What has this done to the housing market? Affordability has now fallen to a five year low. Higher interest rates + higher home prices = lower affordability (due to higher monthly payments).

The stock market has priced in U.S. home prices surging higher years into the future based on low interest rates forever.

Subprime auto loans are back, creating an artificial floor under the automobile sales industry. The following shows the percentage of auto dealers reporting that financing is hard to get.

The total? 0%!

The stock market has priced in a renaissance in auto sales trending out years into the future based on low interest rates forever.

Margin borrowing (borrowing money to buy stocks) has hit a new all time record high. Sam Stovall, the chief equity strategist at S&P Capital IQ summed up this concerning growth perfectly; "If somebody is willing to borrow money to invest in stocks, they have a very high confidence level. And if everybody's optimistic, who's left to buy?"

The stock market has priced this margin debt growth rising forever.

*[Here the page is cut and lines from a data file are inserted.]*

===== src/rtl/uc_pkg.sv =====
package uc_pkg;
  localparam int ST_W = 7;

  typedef struct packed {
    logic            decode_en;
    logic [ST_W-1:0] jump;
    logic            pc_load;
    logic            mar_load;
    logic            mdr_load;
    logic            ir_load;
    logic            rf_write;
    logic            cond_load;
    logic            drive_pc;
    logic            drive_mar;
    logic            drive_mdr;
    logic            drive_alu;
    logic            drive_rs2;
    logic [1:0]      pc_sel;
    logic            addr1_sel;
    logic [1:0]      addr2_sel;
    logic            mar_sel;
    logic            mdr_sel;
    logic            rs2_sel;
    logic            rs1_en;
    logic            rs2_en;
    logic            mem_en;
    logic            mem_wr;
    logic [1:0]      mem_size;
    logic            cond_clear;
  } uword_t;

  localparam int UW_W = $bits(uword_t);

  localparam logic [ST_W-1:0] ST_FETCH   = 7'd0;
  localparam logic [ST_W-1:0] ST_FETCH2  = 7'd37;
  localparam logic [ST_W-1:0] ST_IRD     = 7'd1;
  localparam logic [ST_W-1:0] ST_IRLD    = 7'd5;
  localparam logic [ST_W-1:0] ST_DECODE  = 7'd7;
  localparam logic [ST_W-1:0] ST_ALUI    = 7'd19;
  localparam logic [ST_W-1:0] ST_ALUR    = 7'd51;
  localparam logic [ST_W-1:0] ST_CMP     = 7'd99;
  localparam logic [ST_W-1:0] ST_FORK    = 7'd100;
  localparam logic [ST_W-1:0] ST_NTAKEN  = 7'd96;
  localparam logic [ST_W-1:0] ST_TAKEN   = 7'd104;
  localparam logic [ST_W-1:0] ST_LDADDR  = 7'd3;
  localparam logic [ST_W-1:0] ST_LDMEM   = 7'd2;
  localparam logic [ST_W-1:0] ST_LDWB    = 7'd6;
  localparam logic [ST_W-1:0] ST_STADDR  = 7'd35;
  localparam logic [ST_W-1:0] ST_STDATA  = 7'd32;
  localparam logic [ST_W-1:0] ST_STMEM   = 7'd33;
  localparam logic [ST_W-1:0] ST_UPPER   = 7'd55;
  localparam logic [ST_W-1:0] ST_JLINK   = 7'd111;
  localparam logic [ST_W-1:0] ST_JTGT    = 7'd112;
  localparam logic [ST_W-1:0] ST_RLINK   = 7'd103;
  localparam logic [ST_W-1:0] ST_RTGT    = 7'd102;
  localparam logic [ST_W-1:0] ST_ILLEGAL = {ST_W{1'b1}};

  function automatic logic op_known(logic [ST_W-1:0] op);
    return op inside {ST_ALUI, ST_ALUR, ST_CMP, ST_LDADDR,
                      ST_STADDR, ST_UPPER, ST_JLINK, ST_RLINK};
  endfunction
endpackage


===== src/rtl/uc_rst_sync.sv =====
module uc_rst_sync #(
  parameter int STAGES = 2
) (
  input  logic clk,
  input  logic rst_n,
  output logic rst_q
);
  logic [STAGES-1:0] sync_q;

  always_ff @(posedge clk or negedge rst_n) begin
    if (!rst_n) sync_q <= '0;
    else        sync_q <= {sync_q[STAGES-2:0], 1'b1};
  end

  assign rst_q = sync_q[STAGES-1];
endmodule


===== src/rtl/uc_store.sv =====
module uc_store
  import uc_pkg::*;
(
  input  logic [ST_W-1:0] state,
  output uword_t          word
);
  localparam logic [1:0] SZ_WORD  = 2'b10;
  localparam logic [1:0] PC_INC   = 2'd0;
  localparam logic [1:0] PC_ADDER = 2'd1;
  localparam logic [1:0] A2_IMM12 = 2'd1;
  localparam logic [1:0] A2_SIMM  = 2'd2;
  localparam logic [1:0] A2_IMM20 = 2'd3;

  always_comb begin
    word = '0;
    unique case (state)
      ST_FETCH, ST_FETCH2, ST_NTAKEN: begin
        word.jump       = ST_IRD;
        word.pc_load    = 1'b1;
        word.mar_load   = 1'b1;
        word.drive_pc   = 1'b1;
        word.pc_sel     = PC_INC;
        word.cond_clear = (state == ST_NTAKEN);
      end
      ST_IRD, ST_LDMEM: begin
        word.jump     = (state == ST_IRD) ? ST_IRLD : ST_LDWB;
        word.mdr_load = 1'b1;
        word.mdr_sel  = 1'b1;
        word.mem_en   = 1'b1;
        word.mem_size = SZ_WORD;
      end
      ST_IRLD: begin
        word.jump      = ST_DECODE;
        word.ir_load   = 1'b1;
        word.drive_mdr = 1'b1;
      end
      ST_DECODE: word.decode_en = 1'b1;
      ST_ALUI, ST_ALUR: begin
        word.rf_write  = 1'b1;
        word.drive_alu = 1'b1;
        word.rs1_en    = 1'b1;
        word.rs2_en    = (state == ST_ALUR);
        word.rs2_sel   = (state == ST_ALUI);
      end
      ST_CMP: begin
        word.jump      = ST_FORK;
        word.drive_alu = 1'b1;
        word.rs1_en    = 1'b1;
        word.rs2_en    = 1'b1;
      end
      ST_FORK: begin
        word.jump      = ST_NTAKEN;
        word.cond_load = 1'b1;
      end
      ST_TAKEN, ST_JTGT, ST_RTGT: begin
        word.pc_load   = 1'b1;
        word.pc_sel    = PC_ADDER;
        word.addr1_sel = (state == ST_RTGT);
        word.rs1_en    = (state == ST_RTGT);
        word.addr2_sel = (state == ST_JTGT) ? A2_IMM20 : A2_IMM12;
      end
      ST_LDADDR, ST_STADDR: begin
        word.jump      = (state == ST_LDADDR) ? ST_LDMEM : ST_STDATA;
        word.mar_load  = 1'b1;
        word.drive_mar = 1'b1;
        word.addr1_sel = 1'b1;
        word.rs1_en    = 1'b1;
        word.addr2_sel = (state == ST_LDADDR) ? A2_IMM12 : A2_SIMM;
      end
      ST_LDWB: begin
        word.rf_write  = 1'b1;
        word.drive_mdr = 1'b1;
      end
      ST_STDATA: begin
        word.jump      = ST_STMEM;
        word.mdr_load  = 1'b1;
        word.drive_rs2 = 1'b1;
        word.rs2_en    = 1'b1;
      end
      ST_STMEM: begin
        word.mem_en   = 1'b1;
        word.mem_wr   = 1'b1;
        word.mem_size = SZ_WORD;
      end
      ST_UPPER: begin
        word.rf_write  = 1'b1;
        word.mar_sel   = 1'b1;
        word.drive_mar = 1'b1;
      end
      ST_JLINK, ST_RLINK: begin
        word.jump     = (state == ST_JLINK) ? ST_JTGT : ST_RTGT;
        word.rf_write = 1'b1;
        word.drive_pc = 1'b1;
      end
      default: word = '0;
    endcase
  end
endmodule


===== src/rtl/uc_next.sv =====
module uc_next
  import uc_pkg::*;
#(
  parameter int FORK_BIT = 3
) (
  input  logic            decode_en,
  input  logic            cond_load,
  input  logic [ST_W-1:0] jump,
  input  logic [ST_W-1:0] opcode,
  input  logic            branch_flag,
  output logic [ST_W-1:0] nxt
);
  localparam logic [ST_W-1:0] FORK_MASK = ST_W'(1) << FORK_BIT;

  always_comb begin
    if (decode_en)
      nxt = op_known(opcode) ? opcode : ST_ILLEGAL;
    else if (cond_load && branch_flag)
      nxt = jump | FORK_MASK;
    else
      nxt = jump;
  end
endmodule


===== src/rtl/useq_ctrl.sv =====
module useq_ctrl
  import uc_pkg::*;
#(
  parameter int RST_STAGES = 2,
  parameter int FORK_BIT   = 3
) (
  input  logic            clk,
  input  logic            rst_n,
  input  logic [ST_W-1:0] instr_op,
  input  logic            branch_flag,
  input  logic            mem_ready,
  output logic [UW_W-1:0] ctrl_word,
  output logic [ST_W-1:0] ustate
);
  logic            rst_q;
  uword_t          word;
  logic [ST_W-1:0] state_q;
  logic [ST_W-1:0] state_d;
  logic            state_en;

  uc_rst_sync #(.STAGES(RST_STAGES)) i_rst (
    .clk(clk), .rst_n(rst_n), .rst_q(rst_q)
  );

  uc_store i_store (.state(state_q), .word(word));

  uc_next #(.FORK_BIT(FORK_BIT)) i_next (
    .decode_en(word.decode_en), .cond_load(word.cond_load), .jump(word.jump),
    .opcode(instr_op), .branch_flag(branch_flag), .nxt(state_d)
  );

  assign state_en = !(word.mem_en && !mem_ready);

  always_ff @(posedge clk or negedge rst_q) begin
    if (!rst_q)        state_q <= ST_FETCH;
    else if (state_en) state_q <= state_d;
  end

  assign ctrl_word = word;
  assign ustate    = state_q;

  AST_MEM_HOLD: assert property (@(posedge clk) disable iff (!rst_q)
    (((ustate == ST_IRD) || (ustate == ST_LDMEM) || (ustate == ST_STMEM)) && !mem_ready)
      |=> $stable(ustate));
  AST_DECODE_TARGET: assert property (@(posedge clk) disable iff (!rst_q)
    (ustate == ST_DECODE) |=> ((ustate == $past(instr_op)) || (ustate == ST_ILLEGAL)));
  AST_ILLEGAL_QUIET: assert property (@(posedge clk) disable iff (!rst_q)
    (ustate == ST_ILLEGAL) |-> (ctrl_word[25:20] == '0 && !ctrl_word[3]));
  AST_ILLEGAL_RETURN: assert property (@(posedge clk) disable iff (!rst_q)
    (ustate == ST_ILLEGAL) |=> (ustate == ST_FETCH));
  AST_WRITE_ONLY_STORE: assert property (@(posedge clk) disable iff (!rst_q)
    ctrl_word[3] |-> (ustate == ST_STMEM));
  AST_FORK_TARGET: assert property (@(posedge clk) disable iff (!rst_q)
    (ustate == ST_FORK) |=> ((ustate == ST_TAKEN) == $past(branch_flag)) &&
                            ((ustate == ST_TAKEN) || (ustate == ST_NTAKEN)));
endmodule


===== config.mk =====
export PLATFORM = sky130hd
export DESIGN_NAME = useq_ctrl
export DESIGN_NICKNAME = d
export VERILOG_FILES = /design/src/rtl/uc_pkg.sv /design/src/rtl/uc_rst_sync.sv /design/src/rtl/uc_store.sv /design/src/rtl/uc_next.sv /design/src/rtl/useq_ctrl.sv
export SDC_FILE = /design/constraint.sdc
export NUM_CORES = 1
export LEC_CHECK = 0
export BUFFER_PORTS_ARGS = -buffer_cell sky130_fd_sc_hd__buf_2
export CORE_AREA = 4 4 57 59
export CTS_CLUSTER_DIAMETER = 50
export DETAILED_ROUTE_END_ITERATION = 10
export DIE_AREA = 0 0 61 63
export PLACE_DENSITY_LB_ADDON = 0.12
export SYNTH_ARGS = -nofsm -noshare
export SYNTH_HDL_FRONTEND = slang
export SYNTH_SLANG_ARGS = --single-unit

===== constraint.sdc =====
create_clock -name clk -period 1.4 [get_ports clk]
set_clock_uncertainty 0.15 [all_clocks]
set_input_delay 0.14 -clock clk [delete_from_list [all_inputs] [get_ports clk]]
set_output_delay 0.14 -clock clk [all_outputs]
set_load 0.02 [all_outputs]

==> results of run 1 <==
==> cells by family after synthesis <==
kind of cell	synth area share [%]
and+or+nand+nor	37.9
AOI/OAI and AO/OA	23.4
buffers and inverters	12.5
DFF	21.1
xor gates and xnor gates	2.46
muxes	1.87
other	0.703
==> stage by stage <==
stage               setup TNS (ps)  cells  hold WS, ps  area, µm²  utilization [%]
global placement            -10890    273         -225       1910             70.6
detailed placement          -11750    273         -223       1910             70.6
floorplan                   -10030    156         -306       1370                -
==> impl_results.md, run 1 <==
* Synth cell count leaders: 18 x nand2_1, 14 x nor2_1, 10 x a21oi_1
* Flop and latch count out of synthesis at 9
* Hold buffer count at cts at 3
* I/O Pins at 52
* Width of the chip at 61 µm
* Starting density of the core at between 30% and 40%
* Synth unique cells at 49
* Synth area leaders: dfrtp_1 21%, nand2_1 6.3%, nor2_1 4.9%
* Post_cts resized at 141
* Row cnt at 19
* Most common cell in the netlist: nand2_1
* Synth Area per Inst at 6.94 µm²
* Ys flop type: dfrtp_1
* Num CTS Buffers at 3
* Place WS at -449 ps
* Clock sink count at 9
* Top-area cell type share of the netlist area at a little over a fifth
* Gp weighted congestion at roughly 0.94
* Mapped cell area at between 1000 and 1500 µm²
* CTS HTree Levels at 1
* Exit stage: clock tree synthesis (4_1_cts)
* Synth Instances at 154
* Chip height at 63 µm
* Post-synth EDFFs at 0
* Part of the Yosys area used for sequential elements at roughly a fifth
* Post-DP HPWL at 3530 µm
* Log Error: [ERROR DPL-0033] detailed placement checks failed during check placement.
* Longest Clk Path Bufs at 2
* Async S/R FF share, synth at 100%
* Status: stopped before the end
* YS warnings at 0
* CTS root buffer: clkbuf_4
* Number of port buffers at 48
* Setup Buffers After CTS at 30
* Largest area contributor in the synthesized netlist: dfrtp_1
==> run 2: changes to the inputs <==
Settings changed: CORE_AREA 4 4 57 59 to 4 4 65 67, CTS_CLUSTER_DIAMETER 50 to unset, DIE_AREA 0 0 61 63 to 0 0 69 71, PLACE_DENSITY_LB_ADDON 0.12 to 0.15.
Clock period 1.4 ns to 1.82 ns, I/O delays scaled along.
==> impl_results.md, run 2 <==
* Status: finished with violations
* Failing checks: setup timing
* Post-DP HPWL at between 3000 and 4000 µm
* Place WS at -64.6 ps
* First-pass GRT wire length at 7470 µm
* Pleak at between 1 and 1.5 nW
* Most frequent cells in the layout: 56 x buf_6, 49 x buf_4, 17 x buf_2
* Flop and latch count out of synthesis at 9
* Starting density of the core at 29.4%
* Share of post-route cells with drive strength above 1 at between 70% and 80%
* Period Utilization, post-route at 118%
* CP endpoint: ctrl_word[26]
* Critical path launch point: ustate[3]
* Longest Clk Path Bufs at 2
* Final min period at between 2000 and 2500 ps
* FF-to-FF Start: ustate[2]
* Max_cap viols at 0
* CP startpoint kind: register
* Clock latency on the worst-skew pair at 240 ps
* TritonRoute pass-1 iters at 4
* Row cnt at 22
* Critical path type: reg2out
* CTS HTree Levels at 1
* R2R setup slack at -190 ps
* Worst setup EP type: primary output
* Synth Instances at between 150 and 200
* Initial DRC count at between 100 and 150
* Critical R2R Capture: ustate[5]
* Layout Nets at 281
* Final setup vio count at 35
* Clock-pin slew on the worst setup and hold paths at 50 ps
* Tightest Pin Transition at 601 ps
* Synth Area per Inst at roughly 6.9 µm²
* PnR worst setup slack at -335 ps
* Total global-route track usage at about 18%
* Max stage delay on crit path at 430 ps
* Largest area contributor in the synthesized netlist: dfrtp_1
* CP arrival at 1820 ps
* Vias in the first global route at 1580
* Critical path buffer and inverter count at 2
* Tightest Hold Check Type: in2reg
* CP required at roughly 1500 ps
* Initial antenna violation count at 0
* Number of diodes at 0
* Ys flop type: dfrtp_1
* Final WL at between 5000 and 6000 µm
* Part of the Yosys area used for sequential elements at between 20% and 30%
* Setup TNS at -6360 ps
* WL per Instance at roughly 18 µm
* Final Instance Area at 2690 µm²
* CP max FO at 7
* Crit path max-delay family: compound AO/OA/AOI/OAI gates
* Core footprint at ~3600 µm²
* CTS root buffer: clkbuf_8
* Synth area leaders: dfrtp_1 21%, nand2_1 6.3%, nor2_1 4.9%
* Vias at between 1500 and 2000
* Most common cell after layout, fill and taps aside: buf_6
* Power Dens Cells at around 1900 nW/µm²
* GR Overflow Total at 0
* Post-synth EDFFs at 0
* DRT antenna net count at 0
* I/O Pins at 52
* Slew Limit Fails at 0
* Most common cell in the netlist: nand2_1
* Multiplexer share of the synthesized area at roughly 1.9%
* Area grow syn2layout at 152%
* Chip height at just over 70 µm
* Synth unique cells at between 40 and 50
* Synth Area in Adders at 0%
* Worst Reg-to-Reg Cells at 6
* Largest family of logic cells by synthesized area: simple AND/OR/NAND/NOR gates
* Top-area cell type share of the netlist area at about a fifth
* Remaining DRCs at 0
* Clock sink count at 9
* Maximum vdd drop at between 0.0008 and 0.0009 V
* Via/cell ratio at ~5.4
* Width of the chip at roughly 69 µm
* Async S/R FF share, synth at 100%
* Synth Area in Simple Gates at between 30% and 40%
* YS warnings at 0
* Slew margin rel. at roughly 59%
* Fmax achieved at around 0.46 GHz
* Gp weighted congestion at slightly above 0.8
* Number of port buffers at 48
* Synth cell count leaders: 18 x nand2_1, 14 x nor2_1, 10 x a21oi_1
* Layout filler cell count at about 250
* Die area at ~4900 µm²
* Final Hold Viols at 0
* RSZ-0062 raised after global routing: yes
* Mapped cell area at approximately 1100 µm²
* Synth Area in Compound Gates at between 20% and 30%
* Critical-path cell list: buf_12 > nor2_1 > o21ai_0 > a2111oi_4 > buf_4
* Largest net degree at the start of global routing at 13
* CTS tree: done
* Num CTS Buffers at 3
* WP depth at 5
* Max FFs per register at 7
* Critical path's slowest cell: dfrtp_2
* Area after DPL at approximately 1700 µm²
* Post-Synth XOR/XNOR Area at 2.46%
-- run 2: per-stage QoR --
| step | hold slack [ps] | power, mW | utilization [%] | instances |
|---|---|---|---|---|
| floorplan | -264 | 2.06 | - | 156 |
| global placement | -183 | 3.12 | 47.3 | 276 |
| detailed placement | -181 | 3.14 | 47.3 | 276 |
| CTS | 20.5 | 4.08 | 60.4 | 296 |
| global route | 66.1 | 5.41 | 74.1 | 317 |
| finish | 25.0 | 5.18 | 74.1 | 317 |
-- run 2: tightest hold or removal path, stage by stage --
cell,delay (ps)
buf_2,80
nand2_1,50
o21ai_1,60
-- run 2: how the worst min path moves through the flow --
stage | cells past startpoint | slack, ps | to | from
floorplan | 0 | -260 | i_rst.sync_q[0] | rst_n
global placement | 1 | -180 | i_rst.sync_q[1] | rst_n
detailed placement | 1 | -180 | i_rst.sync_q[0] | rst_n
CTS | 3 | 20 | ustate[3] | branch_flag
global route | 3 | 70 | ustate[3] | branch_flag
finish | 3 | 30 | ustate[3] | branch_flag
-- run 2: final cells by class --
| type | count | area (µm²) | share of cell area (%) |
|---|---|---|---|
| clock buffer | 3 | 41.3 | 1.53 |
| clock inverter | 1 | 5.00 | 0.186 |
| inverter | 9 | 33.8 | 1.26 |
| multi-input combinational | 120 | 1160 | 43.0 |
| sequential | 9 | 234 | 8.69 |
| tap | 48 | 60.1 | 2.23 |
| timing repair buffer | 127 | 1160 | 43.0 |
-- run 2: what timing repair did --
action,in CTS,in global routing
pin swaps,19,26
gates resized for setup,90,80
setup buffers,14,22
endpoints found under the setup margin,32,35
hold buffers,2,0
cloned,1,0
endpoints found under the hold margin,9,0
-- run 2: cells by family (layout without fill, tap and decap cells) --
logic type,count (synthesis),count (layout)
AOI/OAI and AO/OA,36,36
muxes,2,2
xor gates and xnor gates,3,3
DFF,9,9
and+or+nand+nor,75,75
other,2,4
buffers and inverters,27,140
-- run 2: report_power, final --
group | total (mW) | switching, mW | internal [mW]
logic | 4.56 | 2.25 | 2.31
registers | 0.385 | 0.111 | 0.274
clock network | 0.242 | 0.0921 | 0.150
-- run 2: per-layer routing --
metal,vias up,GRT usage (%),wire length (µm)
met2,78,34.0,3040
met3,18,2.27,280
li1,771,-,-
met1,851,21.8,2330
met5,-,0,0
met4,0,6.72,170
Note: power is estimated with default switching activity, not from simulation.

Taking the black line below around for a spin shows the perfect world the Fed (and other central banks around the world) have created, unless of course they ever have to slow down purchases

I use the Fed and the U.S. as an example but euphoria has spread like an virus outbreak around the world. In combination with the Fed, the Bank of England and the Bank of Japan are unleashing a relentless spray of QE-ternity liquidity into the markets. Money moves freely around the world in today's liquid markets and asset bubbles are appearing everywhere. U.K. real estate prices are now rising 10% a month while real estate in China is now rising at 12% a week based on the most recent sales data.

Stock markets in Europe are surging as bond yields continue to fall in bankrupt nations. Just the promise of unlimited money printing from the European Central Bank has sent the entire region into a delusional frenzy.

What has been lost during this unbelievable global asset price surge is actual growth in the economies these asset prices are located in (as Faber discusses below). The world is approaching stall speed. Jobs have not appeared during this asset price resurgence. The wealthy see their portfolio values rise by the hour as the "rest" run on a treadmill that is breaking down.

Central banks around the world have found themselves in the perfect sweet spot. We are currently in the eye of the storm and historians will look back and wonder how so many could be blindly fooled by a wave of printed money and an ocean of toxic debt.

This is not the time to lose one's reason. As assets move further into the stratosphere of the absurd, your portfolio should look more like an Armageddon bomb shelter; walled by the safest forms of cash surrounding a nest of physical precious metals. Do not get sucked into the madness and chase yields of bubbly toxic assets. If a picture speaks a thousand words, I hope I can stop here and let the following graph do the talking:

More from Marc Faber this morning, one of the most successful investors of our time.

"We are in a giant asset bubble around the world."

h/t Wall Street Journal, Financial Times, Zero Hedge


  1. please define the 'safest forms of cash'.

    1. In order of safety: Physical cash, U.S. t-bills, swiss money market claims, FDIC insured cash in bank.

  2. Any opinion on the AU housing market? It seems like a bubble by all indicators but it’s going on for a loooong time. Longer than it should be. Perhaps fueled by commodity prices.